Editorial: Why a tax increase might be a good thing
No new taxes.
There is a very good reason that this message resounds with voters of all kinds.
No one wants to give more of their money to anybody for anything. If you can fill your gas tank for the same price you are used to filling it for, that’s the most you want to pay. Less would be better. If you can buy your lunch for $5, you certainly don’t want to pay $6. If your electric bill is $100, it better not go up to $110.
Why should taxes be any different? Of course you don’t want to pay more this year than you did last year, or the year before, or ten years ago.
But there’s a good argument for doing so, and it goes back to all of those other things.
A municipality takes tax money and does things that need doing. Roads need to be fixed and snow needs to be plowed. Police need to drive those streets and fire departments need to have the equipment to respond to emergencies.
All of that, naturally, takes money. And all of that, naturally, tends to take more money this year than the last.
If the gas in your tank costs more, so does the gas in the snow plow and the police car. If your electric bill went up, so did the borough building’s or the township garage’s.
If your lunch costs more, so does lunch for the municipal workers, and just like you would like a modest, sensible raise in your pay for those cost-of-living adjustments, so would they.
Taxes, therefore, should go up just a sliver every year to cover those costs.
Every year, around November or December for municipalities and around May or June for school districts, as final budgets are made and these governmental bodies announce exactly what the tax increase or lack thereof will be, people start paying attention to those numbers.
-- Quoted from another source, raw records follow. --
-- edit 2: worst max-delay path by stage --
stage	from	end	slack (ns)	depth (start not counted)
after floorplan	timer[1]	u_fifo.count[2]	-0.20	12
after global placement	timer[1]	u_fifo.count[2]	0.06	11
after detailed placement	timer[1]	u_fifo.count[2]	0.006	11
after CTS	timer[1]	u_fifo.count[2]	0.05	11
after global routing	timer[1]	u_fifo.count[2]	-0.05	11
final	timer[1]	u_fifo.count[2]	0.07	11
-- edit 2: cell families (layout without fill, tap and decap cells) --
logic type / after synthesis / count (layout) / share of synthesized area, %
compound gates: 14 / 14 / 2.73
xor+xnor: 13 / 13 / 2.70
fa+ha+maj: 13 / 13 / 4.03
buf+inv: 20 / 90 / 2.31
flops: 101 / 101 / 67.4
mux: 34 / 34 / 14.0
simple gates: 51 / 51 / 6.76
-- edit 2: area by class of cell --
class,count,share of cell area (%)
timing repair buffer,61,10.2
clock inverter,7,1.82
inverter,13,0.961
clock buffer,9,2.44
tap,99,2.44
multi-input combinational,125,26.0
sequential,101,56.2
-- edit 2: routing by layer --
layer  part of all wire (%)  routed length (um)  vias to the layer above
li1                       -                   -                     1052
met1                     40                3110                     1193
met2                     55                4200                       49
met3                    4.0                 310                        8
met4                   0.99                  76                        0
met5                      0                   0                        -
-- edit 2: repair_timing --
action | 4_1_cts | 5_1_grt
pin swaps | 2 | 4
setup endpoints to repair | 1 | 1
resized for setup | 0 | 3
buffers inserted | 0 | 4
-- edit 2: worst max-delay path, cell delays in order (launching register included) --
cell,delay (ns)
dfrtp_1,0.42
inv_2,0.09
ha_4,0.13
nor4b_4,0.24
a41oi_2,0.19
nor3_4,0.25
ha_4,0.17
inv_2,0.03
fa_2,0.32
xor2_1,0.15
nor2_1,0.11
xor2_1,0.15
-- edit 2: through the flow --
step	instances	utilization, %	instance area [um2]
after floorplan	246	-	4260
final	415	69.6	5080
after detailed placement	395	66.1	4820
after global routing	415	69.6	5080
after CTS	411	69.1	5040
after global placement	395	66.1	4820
**config.mk**
```make
export PLATFORM = sky130hd
export DESIGN_NAME = spike_readout
export DESIGN_NICKNAME = d
export VERILOG_FILES = /design/src/rtl/spike_readout.sv
export SDC_FILE = /design/constraint.sdc
export NUM_CORES = 1
export LEC_CHECK = 0
export ABC_AREA = 0
export BUFFER_PORTS_ARGS = -buffer_cell sky130_fd_sc_hd__buf_2
export CORE_ASPECT_RATIO = 1.5
export CORE_MARGIN = 10
export CORE_UTILIZATION = 45
export CTS_BUF_LIST = sky130_fd_sc_hd__clkbuf_4
export DETAILED_ROUTE_END_ITERATION = 8
export GPL_TIMING_DRIVEN = 0
export SLEW_MARGIN = 20
export SYNTH_ARGS = -nofsm -noshare
export SYNTH_HDL_FRONTEND = slang
export SYNTH_SLANG_ARGS = --single-unit
```
**constraint.sdc**
```tcl
create_clock -name clk -period 2.6 [get_ports clk]
set_clock_uncertainty 0.2 [all_clocks]
set_input_delay 0.52 -clock clk [delete_from_list [all_inputs] [get_ports clk]]
set_output_delay 0.52 -clock clk [all_outputs]
set_load 0.02 [all_outputs]
```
They want to know if the check they write this year will be more, and it makes them either angry or relieved.
What they need to be is engaged.
They need to pay attention to what their officials are doing with that money all year long, because that is when the decisions are made. Budget time is just when the bill comes due, and often that is too late to make changes.
We need to worry less about whether there is or isn’t a tax increase and more about what’s being increased and why and by how much. We need to go to meetings, read newspapers, raise informed voices and vote.
And if we all pay more attention to what is spent all the time, that accountability should end up being felt. It should also make us more aware of what expenditures are most important and which ones are more elective.
So yes, sometimes, a little more tax money is going to have to be on the table. But we have to make sure we’re coming to the table to understand why.